Launce is sent to Silvia with "a little jewel" of a dog as a present from Proteus. When the small dog escapes from him, Launce sends his incontinent Crab as a substitute. The mischievous Crab immediately steals Silvia's capon's leg and wets the floor under the Duke's table, crimes for which the animal will be severely punished. Launce steps in and takes the blame in order to save his dog's hide. Launce then asks Crab, "How many masters would do this for his servant?" Proteus is not so merciful to his servant Launce. The master scolds him for losing the small dog and for sending Crab in its place. Launce defends himself and his decision, reasoning that since Crab is ten times larger that the lost dog, the gift of Crab was obviously greater.

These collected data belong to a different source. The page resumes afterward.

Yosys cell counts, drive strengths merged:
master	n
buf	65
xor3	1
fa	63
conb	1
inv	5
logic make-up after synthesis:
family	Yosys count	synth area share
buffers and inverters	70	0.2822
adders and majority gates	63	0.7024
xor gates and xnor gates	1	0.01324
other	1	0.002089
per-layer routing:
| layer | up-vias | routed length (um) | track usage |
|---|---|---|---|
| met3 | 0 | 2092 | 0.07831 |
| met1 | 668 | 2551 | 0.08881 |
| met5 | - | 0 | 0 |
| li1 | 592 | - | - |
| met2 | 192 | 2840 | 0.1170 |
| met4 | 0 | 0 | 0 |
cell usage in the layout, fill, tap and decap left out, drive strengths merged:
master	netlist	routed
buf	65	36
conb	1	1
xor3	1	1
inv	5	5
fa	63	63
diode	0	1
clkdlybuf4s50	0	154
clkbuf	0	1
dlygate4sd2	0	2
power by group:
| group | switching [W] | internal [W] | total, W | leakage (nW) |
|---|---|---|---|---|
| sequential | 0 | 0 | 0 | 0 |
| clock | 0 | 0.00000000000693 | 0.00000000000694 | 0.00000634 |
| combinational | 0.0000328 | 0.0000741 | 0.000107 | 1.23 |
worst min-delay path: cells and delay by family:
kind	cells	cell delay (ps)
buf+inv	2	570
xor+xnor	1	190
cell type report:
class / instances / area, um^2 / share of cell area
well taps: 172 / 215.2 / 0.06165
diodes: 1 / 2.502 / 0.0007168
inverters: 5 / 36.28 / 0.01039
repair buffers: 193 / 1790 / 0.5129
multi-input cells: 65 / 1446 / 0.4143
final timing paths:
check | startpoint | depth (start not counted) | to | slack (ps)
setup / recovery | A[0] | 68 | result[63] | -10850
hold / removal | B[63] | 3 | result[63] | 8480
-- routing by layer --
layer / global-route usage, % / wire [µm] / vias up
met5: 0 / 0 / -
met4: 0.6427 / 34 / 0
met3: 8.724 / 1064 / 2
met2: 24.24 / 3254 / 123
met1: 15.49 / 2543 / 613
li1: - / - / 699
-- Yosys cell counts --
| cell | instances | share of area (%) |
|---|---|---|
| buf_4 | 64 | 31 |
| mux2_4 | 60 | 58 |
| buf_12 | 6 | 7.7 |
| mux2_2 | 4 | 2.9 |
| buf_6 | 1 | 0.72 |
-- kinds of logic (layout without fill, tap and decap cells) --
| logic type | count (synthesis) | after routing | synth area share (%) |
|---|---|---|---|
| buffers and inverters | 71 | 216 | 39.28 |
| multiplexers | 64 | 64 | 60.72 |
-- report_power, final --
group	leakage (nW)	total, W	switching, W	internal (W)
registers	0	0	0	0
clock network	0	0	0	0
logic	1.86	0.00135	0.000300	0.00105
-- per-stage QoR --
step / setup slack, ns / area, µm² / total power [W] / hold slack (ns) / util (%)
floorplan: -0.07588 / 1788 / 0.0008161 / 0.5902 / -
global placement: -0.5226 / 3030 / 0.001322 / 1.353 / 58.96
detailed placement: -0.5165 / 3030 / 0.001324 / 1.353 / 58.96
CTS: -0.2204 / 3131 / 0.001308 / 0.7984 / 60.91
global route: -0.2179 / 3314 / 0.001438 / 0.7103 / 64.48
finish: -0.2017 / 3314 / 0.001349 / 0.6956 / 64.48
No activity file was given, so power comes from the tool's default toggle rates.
module MAINDEC(input logic clk, reset,
		input	logic [5:0] op,
		output logic pcwrite, memwrite, irwrite, regwrite,
	        output logic alusrca, branch, iord, memtoreg, regdst, 
		output logic [1:0] alusrcb, pcsrc,
		output logic [1:0] aluop,
		output logic [3:0] state,
		output logic [14:0]controls);
parameter	FETCH	=	4'b0000;	 
parameter	DECODE	=	4'b0001;	 
parameter	MEMADR	=	4'b0010;	 
parameter	MEMRD	=	4'b0011;	 
parameter	MEMWB	=	4'b0100;	 
parameter	MEMWR	=	4'b0101;	 
parameter	RTYPEEX	=	4'b0110;	 
parameter	RTYPEWB	=	4'b0111;	 
parameter	BEQEX	=	4'b1000;	 
parameter	ADDIEX	=	4'b1001;	 
parameter	ADDIWB	=	4'b1010;	 
parameter	JEX	=	4'b1011;	 
parameter	LW	=	6'b100011;	 
parameter	SW	=	6'b101011;	 
parameter	RTYPE	=	6'b000000;	 
parameter	BEQ	=	6'b000100;	 
parameter	ADDI	=	6'b001000;	 
parameter	J	=	6'b000010;	 
logic [3:0]nextstate;
always_ff @(posedge clk or posedge reset) 
if(reset)
	 state <= FETCH;
else 
	state <= nextstate;
always_comb
case(state)
FETCH:	nextstate = DECODE;
DECODE:	case(op)
	LW	:nextstate = MEMADR;
	SW	:nextstate = MEMADR;
        RTYPE	:nextstate = RTYPEEX;
        BEQ	:nextstate = BEQEX; 
	ADDI	:nextstate = ADDIEX;
	J	:nextstate = JEX;
	default	: nextstate = 4'bx;  
        endcase
MEMADR: case(op)
		LW: nextstate=MEMRD;
		SW: nextstate=MEMWR;
	default   : nextstate=4'bx;
         endcase
MEMRD	: nextstate=MEMWB;
MEMWB	: nextstate=FETCH;
MEMWR	: nextstate=FETCH;
RTYPEEX	: nextstate=RTYPEWB;
RTYPEWB	: nextstate=FETCH;
BEQEX	: nextstate=FETCH;
ADDIEX	: nextstate=ADDIWB;
ADDIWB	: nextstate=FETCH;
JEX	: nextstate=FETCH;
default: nextstate = 4'bx;  
endcase
assign {pcwrite, memwrite, irwrite, regwrite, alusrca, branch, iord, memtoreg, regdst, alusrcb, pcsrc, aluop} = controls;
always_comb case(state)
FETCH:	controls = 15'h5010;
DECODE:	controls = 15'h0030;
MEMADR: controls = 15'h0420; 
MEMRD : controls = 15'h0100;
MEMWB : controls = 15'h0880;
MEMWR : controls = 15'h2100; 
RTYPEEX:controls = 15'h0402;
RTYPEWB:controls = 15'h0840;  
BEQEX  :controls = 15'h0605;
ADDIEX :controls = 15'h0420;
ADDIWB :controls = 15'h0800;
JEX    :controls = 15'h4008;
default: controls = 15'hxxxx;  
endcase
endmodule
module ALUDEC(input logic [5:0] funct,
	      input logic [1:0] aluop,
              output logic [2:0] alucontrol);
always_comb
begin
case(aluop)
	2'b00: alucontrol <= 3'b010;  
	2'b01: alucontrol <= 3'b110;  
	default: case(funct)  
			6'b100000: alucontrol <= 3'b010;  
			6'b100010: alucontrol <= 3'b110;  
			6'b100100: alucontrol <= 3'b000;  
			6'b100101: alucontrol <= 3'b001;  
			6'b101010: alucontrol <= 3'b111;  
			default: alucontrol <= 3'bxxx;  
		endcase
endcase
end
 endmodule

===== run.sh =====
#!/bin/bash
# OpenROAD 26Q1-2900-gdf79404cd8, Yosys 0.63+post, stock flow scripts
make -C /OpenROAD-flow-scripts/flow DESIGN_CONFIG=/design/flow/config.mk WORK_HOME=/design/flow/orfs finish

===== constraint.sdc =====
current_design CONTROLLER

set clk_period 2.5
set clk_io_pct 0.2

create_clock -name clk0 -period $clk_period [get_ports {clk}]

set non_clock_inputs [all_inputs -no_clocks]
set_input_delay [expr $clk_period * $clk_io_pct] -clock clk0 $non_clock_inputs
set_output_delay [expr $clk_period * $clk_io_pct] -clock clk0 [all_outputs]

===== config.mk =====
export PLATFORM = sky130hd
export DESIGN_NAME = CONTROLLER
export DESIGN_NICKNAME = CONTROLLER
export VERILOG_FILES = /design/flow/design.v
export SDC_FILE = /design/flow/constraint.sdc
export NUM_CORES = 4
export LEC_CHECK = 1
export CORE_AREA = 10 10 70 70
export DIE_AREA = 0 0 80 80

Hearing that Proteus has lately parted with his servant, Julia, in disguise, enters his service as his page Sebastian. She seizes the opportunity to comment on the irony of Proteus' love: "She (Julia) dreams on him that hath forgot her love; you dote on her (Silvia) that cares not for your love." Sebastian (really Julia) is commissioned to give a ring (the one that she had given Proteus) to Silvia in exchange for her picture. Julia, disguised as Sebastian, calls upon Silvia, who rejects Proteus' advances. She does, however, agree to send her picture to Proteus, as she has promised.

Julia, delighted over Silvia's rejection of Proteus, describes the forsaken Julia to Silvia and enlists her sympathy. At the end of the scene, Julia is left with her rival's portrait that will be "worshipp'd, kiss'd, lov'd and ador'd" by her faithless Proteus. She tries to discredit Silvia through the picture, stating "the painter flattered her." As Julia tries to deal with her hurt, it is a poignant closing scene.


Notes

Launce strolls in with Crab to deliver an amiable comic monologue, but the intended message is serious and demands attention. Launce accepts the blame for his dog's misbehavior in order to save the animal from punishment. He is more noble than his master, who unmercifully berates Launce for losing the gift dog and substituting the beloved Crab in its place.

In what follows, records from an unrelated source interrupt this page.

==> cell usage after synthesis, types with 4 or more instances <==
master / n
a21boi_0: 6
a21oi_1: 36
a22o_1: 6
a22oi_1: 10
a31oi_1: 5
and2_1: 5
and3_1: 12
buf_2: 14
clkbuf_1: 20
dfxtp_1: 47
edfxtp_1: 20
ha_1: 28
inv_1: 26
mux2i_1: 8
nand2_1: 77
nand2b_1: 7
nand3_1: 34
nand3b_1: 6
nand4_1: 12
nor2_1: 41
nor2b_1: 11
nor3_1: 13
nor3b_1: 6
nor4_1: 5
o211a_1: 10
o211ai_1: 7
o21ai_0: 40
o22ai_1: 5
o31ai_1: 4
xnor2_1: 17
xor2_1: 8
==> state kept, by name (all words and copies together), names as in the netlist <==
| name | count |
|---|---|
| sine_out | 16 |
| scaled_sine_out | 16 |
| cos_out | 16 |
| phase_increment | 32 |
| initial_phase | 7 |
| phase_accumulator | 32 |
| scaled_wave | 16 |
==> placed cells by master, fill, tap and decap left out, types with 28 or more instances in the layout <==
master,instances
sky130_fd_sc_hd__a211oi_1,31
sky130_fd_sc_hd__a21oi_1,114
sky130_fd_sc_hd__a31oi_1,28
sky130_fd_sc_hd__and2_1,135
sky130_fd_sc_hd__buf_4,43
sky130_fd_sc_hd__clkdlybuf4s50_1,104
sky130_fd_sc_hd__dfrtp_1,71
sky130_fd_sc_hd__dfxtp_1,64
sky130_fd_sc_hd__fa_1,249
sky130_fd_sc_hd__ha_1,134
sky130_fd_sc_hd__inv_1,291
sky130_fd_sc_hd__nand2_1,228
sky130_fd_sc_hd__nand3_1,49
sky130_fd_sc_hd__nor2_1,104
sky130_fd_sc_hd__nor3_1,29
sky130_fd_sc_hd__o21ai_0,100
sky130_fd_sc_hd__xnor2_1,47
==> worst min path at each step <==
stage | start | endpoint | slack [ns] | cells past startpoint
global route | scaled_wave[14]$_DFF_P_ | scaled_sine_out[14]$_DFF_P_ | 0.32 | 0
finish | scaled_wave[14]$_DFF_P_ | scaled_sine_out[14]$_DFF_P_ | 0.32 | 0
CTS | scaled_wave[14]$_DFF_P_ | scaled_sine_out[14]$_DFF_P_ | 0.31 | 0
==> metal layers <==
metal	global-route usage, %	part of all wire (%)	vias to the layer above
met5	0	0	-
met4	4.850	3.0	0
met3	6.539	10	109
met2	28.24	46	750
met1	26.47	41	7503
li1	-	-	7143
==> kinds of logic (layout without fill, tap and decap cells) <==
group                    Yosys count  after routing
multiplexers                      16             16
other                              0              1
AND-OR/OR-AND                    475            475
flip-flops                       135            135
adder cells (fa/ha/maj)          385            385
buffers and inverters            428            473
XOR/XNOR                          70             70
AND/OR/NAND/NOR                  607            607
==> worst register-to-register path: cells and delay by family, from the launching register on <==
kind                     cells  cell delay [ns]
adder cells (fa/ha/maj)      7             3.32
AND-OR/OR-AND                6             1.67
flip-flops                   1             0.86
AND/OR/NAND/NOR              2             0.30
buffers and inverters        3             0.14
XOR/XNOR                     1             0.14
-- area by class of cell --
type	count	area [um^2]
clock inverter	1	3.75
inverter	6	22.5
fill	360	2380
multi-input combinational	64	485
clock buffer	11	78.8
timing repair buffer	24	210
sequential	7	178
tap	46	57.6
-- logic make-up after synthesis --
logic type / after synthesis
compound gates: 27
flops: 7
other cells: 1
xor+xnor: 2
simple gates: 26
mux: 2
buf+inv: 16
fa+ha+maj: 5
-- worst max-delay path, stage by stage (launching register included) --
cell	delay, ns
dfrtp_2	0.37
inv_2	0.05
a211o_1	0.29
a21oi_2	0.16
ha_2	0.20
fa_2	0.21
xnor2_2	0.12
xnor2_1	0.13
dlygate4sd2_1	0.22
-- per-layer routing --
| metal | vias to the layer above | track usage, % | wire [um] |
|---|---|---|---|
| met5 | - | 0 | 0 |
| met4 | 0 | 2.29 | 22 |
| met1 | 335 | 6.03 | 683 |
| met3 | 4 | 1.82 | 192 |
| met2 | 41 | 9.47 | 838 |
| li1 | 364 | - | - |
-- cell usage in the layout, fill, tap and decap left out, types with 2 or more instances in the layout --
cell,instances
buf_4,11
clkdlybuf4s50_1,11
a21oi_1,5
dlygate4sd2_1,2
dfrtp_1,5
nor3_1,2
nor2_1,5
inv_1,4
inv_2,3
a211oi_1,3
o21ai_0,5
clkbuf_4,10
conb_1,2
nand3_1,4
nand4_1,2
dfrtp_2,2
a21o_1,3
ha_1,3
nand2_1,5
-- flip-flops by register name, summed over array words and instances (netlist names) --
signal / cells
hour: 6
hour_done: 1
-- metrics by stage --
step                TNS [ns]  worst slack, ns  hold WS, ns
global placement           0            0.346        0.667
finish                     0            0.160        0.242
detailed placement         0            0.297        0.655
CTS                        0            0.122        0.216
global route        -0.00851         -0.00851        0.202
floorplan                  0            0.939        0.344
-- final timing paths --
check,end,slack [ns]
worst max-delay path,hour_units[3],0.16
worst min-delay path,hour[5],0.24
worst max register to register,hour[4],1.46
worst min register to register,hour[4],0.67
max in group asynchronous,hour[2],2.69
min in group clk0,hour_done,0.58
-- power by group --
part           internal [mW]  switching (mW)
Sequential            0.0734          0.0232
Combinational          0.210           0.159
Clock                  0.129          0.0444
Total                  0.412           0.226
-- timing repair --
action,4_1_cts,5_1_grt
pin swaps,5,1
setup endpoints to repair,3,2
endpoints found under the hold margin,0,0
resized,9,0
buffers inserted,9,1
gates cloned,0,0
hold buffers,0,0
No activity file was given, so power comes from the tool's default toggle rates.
## flow/run.sh

```bash
#!/bin/bash
# OpenROAD 26Q1-2900-gdf79404cd8, Yosys 0.63+post, stock flow scripts
make -C /OpenROAD-flow-scripts/flow DESIGN_CONFIG=/design/flow/config.mk WORK_HOME=/design/flow/orfs finish
```

## flow/config.mk

```make
export PLATFORM = sky130hd
export DESIGN_NAME = minute_counter
export DESIGN_NICKNAME = minute_counter
export VERILOG_FILES = /design/flow/design.v
export SDC_FILE = /design/flow/constraint.sdc
export NUM_CORES = 4
export LEC_CHECK = 1
export CORE_AREA = 10 10 72 72
export DIE_AREA = 0 0 82 82
```

## flow/constraint.sdc

```tcl
current_design minute_counter

set clk_period 2.2
set clk_io_pct 0.2

create_clock -name clk0 -period $clk_period [get_ports {enable}]

set non_clock_inputs [all_inputs -no_clocks]
set_input_delay [expr $clk_period * $clk_io_pct] -clock clk0 $non_clock_inputs
set_output_delay [expr $clk_period * $clk_io_pct] -clock clk0 [all_outputs]
```

## flow/design.v

```verilog
module minute_counter(
    input clk_1s,           
    input rstn,          
    input enable, 
    input set_enable,          
    input set_mode,          
    input inc,               
    input dec,               
    output [3:0] minute_tens,   
    output [3:0] minute_units,  
    output reg minute_done      
);
reg [5:0] minute;
wire inc_pulse = (set_mode && inc); 
wire dec_pulse = (set_mode && dec); 
assign minute_tens = (minute >=50) ? 5 : ((minute >= 40) ? 4 :((minute >= 30) ? 3 :((minute >= 20)? 2 : ((minute >= 10) ? 1 :0))));
assign minute_units = minute - (minute_tens * 10);
wire tick = (!set_enable) ? enable : (inc_pulse | dec_pulse);
always @(posedge enable or negedge rstn) begin
    if (!rstn) begin
        minute_done <= 0;
    end else begin
        minute_done <= (minute == 59 && clk_1s);
    end
end
always @(posedge tick or negedge rstn) begin
    if (!rstn) begin
        minute <= 0;
    end else if (set_enable && set_mode) begin
        if (inc_pulse) begin
            minute <= (minute >= 59) ? 0 : minute + 1;
        end else if (dec_pulse) begin
            minute <= (minute == 0) ? 59 : minute - 1;
        end
    end else if (!set_mode && !set_enable) begin
        if (minute == 59) begin
            minute <= 0;
        end else begin
            minute <= minute + 1;
        end
    end
end
endmodule
```

==> run summary <==
status -> finished, violations left
failing checks -> negative setup slack
fraction of layout cells with a size suffix above 1 -> 44.6%
clk slew on worst S/H paths -> 0.03 ns
most common cell in the netlist -> inv_1
Max Freq -> 313 MHz
Initial DRC Count -> 48
Static Leakage -> 0.675 nW
die area -> 0.00672 mm2
mean post-synth cell area -> 8.12 um2
main logic family after synthesis -> AND-OR/OR-AND gates
drt drc -> 0
yosys adder share -> 10.1%
cell type with the largest total area -> dfrtp_1
CTS tree -> done
Fill cells -> 357
DIE HEIGHT -> 82 um
IO Port Bufs -> 14
Via density -> 4.80
Init Core Util -> 24.9%
tool warnings -> 32
Yosys chip area -> 917 um2
Min-Delay Path Class -> input pin to flop
post-synthesis async set-or-reset flop share -> 100%
Synth mux share -> 0%
MI comb area -> 679 um2
Final ANT Viol Nets -> 0
number of cells in Yosys stat -> 113
synth warn -> 1
largest net degree at the start of global routing -> 10
Synth Seq Share -> 19.1%
Main area contributors -> dfrtp_1 19%, ha_1 6.8%, buf_6 4.9%, inv_1 4.5%, o21ai_0 3.8%
final setup margin -> -0.996 ns
DP Area -> 0.00122 mm2
critical path class -> flop to output pin
Final min period -> 3.20 ns
CP peak stage delay -> 0.37 ns
1st-pass router iterations -> 4
Reg area -> 176 um2
final hold violations -> 0
max cap viols -> 0
Most common reg cell -> dfrtp_1
Final Wtd Congestion -> 0.835
Final Max Slew Viols -> 0
Worst Clk Skew -> 0.0739 ns
n_diodes -> 0
aggregate global routing overflow -> 0
Slowest-stage cell, CP -> dfrtp_1
Post-Synth Simple-Gate Area -> 21.0%
worst skew pair latency -> 0.80 ns
Power Total -> 0.00137 W
CP endpoint kind -> output pin
antenna violations before repair -> 0
crit path DRT -> 1.76 ns
Total Routed Length -> 2810 um
Buf+Inv Stages, Crit Path -> 2
fin crit share -> 145%
Std-Cell Core Area -> 0.00369 mm2
Worst Path Arrival -> 2.76 ns
Global Route Usage Sum -> 9.15%
Vias -> 1037
cell area after layout -> 0.00154 mm2
detailed placement HPWL -> 1980 um
CP Cell Sequence -> buf_6 -> nor2_4 -> nand2_2 -> o32ai_2 -> a21oi_2 -> ha_2 -> fa_2 -> xnor2_2 -> xnor2_1 -> buf_2
cell area after synthesis -> 917 um2
first-pass GRT wire length -> 4990 um
post-synthesis instance total -> 113
I/O Pins -> 16
Peak VDD IR -> 0.000249 V
Top delay family on crit path -> adder cells
# rows -> 22
Post-synth EDFFs -> 0
PD cells -> 890 mW/mm2
vias in the first global route -> 1090
Die W -> 82 um
Cell Type Count -> 47
Crit Path Max Fanout -> 3
unrepaired setup endpoints after global routing -> true
Critical Path Start Type -> flop
Post-Synth AOI/OAI Area -> 34.1%
Post-Route Utilization -> 41.7%
Flops after synth -> 7
Final setup viols -> 6
xor/xnor share -> 2.86%
Largest type area fraction -> 19.1%
area grow syn2layout -> 67.7%
synth cell count leaders -> 11 x inv_1, 9 x nand2_1, 9 x nor2_1
WL/cell -> 13.0 um
-- stage by stage --
stage / hold WS [ns] / instances / worst slack (ns) / setup TNS [ns]
after detailed placement: 0.699 / 187 / -0.594 / -1.43
after floorplan: 0.144 / 113 / -0.0488 / -0.0575
final: 0.237 / 216 / -0.996 / -3.33
after CTS: 0.238 / 215 / -1.06 / -3.48
after global placement: 0.696 / 187 / -0.533 / -1.23
after global routing: 0.244 / 216 / -1.24 / -4.42
-- sequential cells by signal (all words and copies together) (netlist names) --
signal       count
minute           6
minute_done      1
-- worst min-delay path, cell delays in order --
cell and delay [ns]:
clkdlybuf4s50_1 0.40, inv_1 0.05, nor2_1 0.03
-- cell type report --
| type | instances | share of cell area (%) |
|---|---|---|
| clock buffers | 13 | 10.3 |
| clock inverters | 1 | 0.244 |
| inverters | 10 | 2.44 |
| multi-input cells | 87 | 44.2 |
| flip-flops and latches | 7 | 11.5 |
| well taps | 48 | 3.91 |
| repair buffers | 50 | 27.4 |
-- kinds of logic after synthesis --
family | Yosys count
AOI/OAI and AO/OA | 41
and+or+nand+nor | 35
buffers and inverters | 19
adders and majority gates | 7
DFF | 7
xor gates and xnor gates | 3
other | 1
-- path summary, 6_finish.rpt --
| path | slack, ns | to | from | cells past startpoint |
|---|---|---|---|---|
| worst min register to register | 0.72 | minute[0] | minute[0] | 3 |
| worst max register to register | 0.21 | minute[1] | minute[3] | 10 |
| max in group asynchronous | 1.44 | minute_done | rstn | 2 |
| min in group asynchronous | 0.45 | minute[5] | rstn | 2 |
| worst max-delay path | -1.0 | minute_units[3] | minute[2] | 10 |
| worst min-delay path | 0.24 | minute_done | clk_1s | 3 |
-- placed cells by master, fill, tap and decap left out, types with 2 or more instances in the layout --
cell type and instances:
o21a_1 4, clkbuf_1 2, inv_2 3, nand3_1 6, ha_1 3, buf_6 5
ha_2 2, a21oi_1 5, clkdlybuf4s50_1 7, dfrtp_1 6, buf_2 6, a22oi_1 2
clkbuf_8 11, o21ai_1 2, nor2b_1 2, inv_1 8, o21ai_0 7, and3_1 2
buf_4 28, nor2_1 8, a21oi_2 2, nand2_1 8
-- power by group --
group | internal, W | switching (W) | total [W]
Combinational | 0.000427 | 0.000344 | 0.000772
Clock | 0.000376 | 0.0000994 | 0.000476
Sequential | 0.0000920 | 0.0000291 | 0.000121
Total | 0.000895 | 0.000473 | 0.00137
-- what timing repair did --
action,in CTS,in global routing
buffers inserted,15,1
setup endpoints to repair,7,7
resized,35,3
hold buffers,1,0
pin swaps,12,6
endpoints found under the hold margin,7,0
-- routing by layer --
layer | part of all wire [%] | GRT usage (%)
met2 | 46 | 14.3
met4 | 3.5 | 4.08
met3 | 4.4 | 1.87
met5 | 0 | 0
met1 | 46 | 11.9
Power figures rest on the tool's default switching activity, not on a simulated workload.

The humorous scene about Crab is followed by a scene filled with dramatic intensity. Julia, working as Proteus' page Sebastian, must run unpleasant errands for her master; even these odious tasks do not diminish her love for him. When Proteus sends the ring she has given him as a token to Silvia, Julia cannot hide her hurt and criticizes the master for deserting Julia; but she faithfully delivers the ring to Silvia, who she finds to be a mild, beautiful, and gentle woman. Julia is delighted when Silvia rejects the ring and says she is appalled that Proteus has sent it, for "his Julia gave it him at his departure." Julia, still in disguise, seizes the opportunity of the moment and pretends to know Julia. She tells Silvia of the misery of the forsaken Julia and gains her sympathy for her.

It is important to note Julia's invented tale of her performance as Ariadne, who is a legendary heroine of Greek mythology and the prototype of the woman abandoned by her lover. Sebastian's invented tale ultimately leads up to the revelation of her suffering as Julia. It also arouses Silvia's compassion.

It is also important to note that in both this scene and the previous one, the nobility of selfless behavior is praised, one in a serious scene and the other in a comic one. Sir Eglamour has devoted his life to the memory of his beloved, who died at a young age. Because he has grieved over lost love, he understands Silvia's plight and selflessly agrees to accompany her on her mission to find the banished Valentine. In a like manner, Launce, who is devoted to Crab, saves his dog and takes the punishment himself. The evil Proteus could never understand such noble thoughts and actions.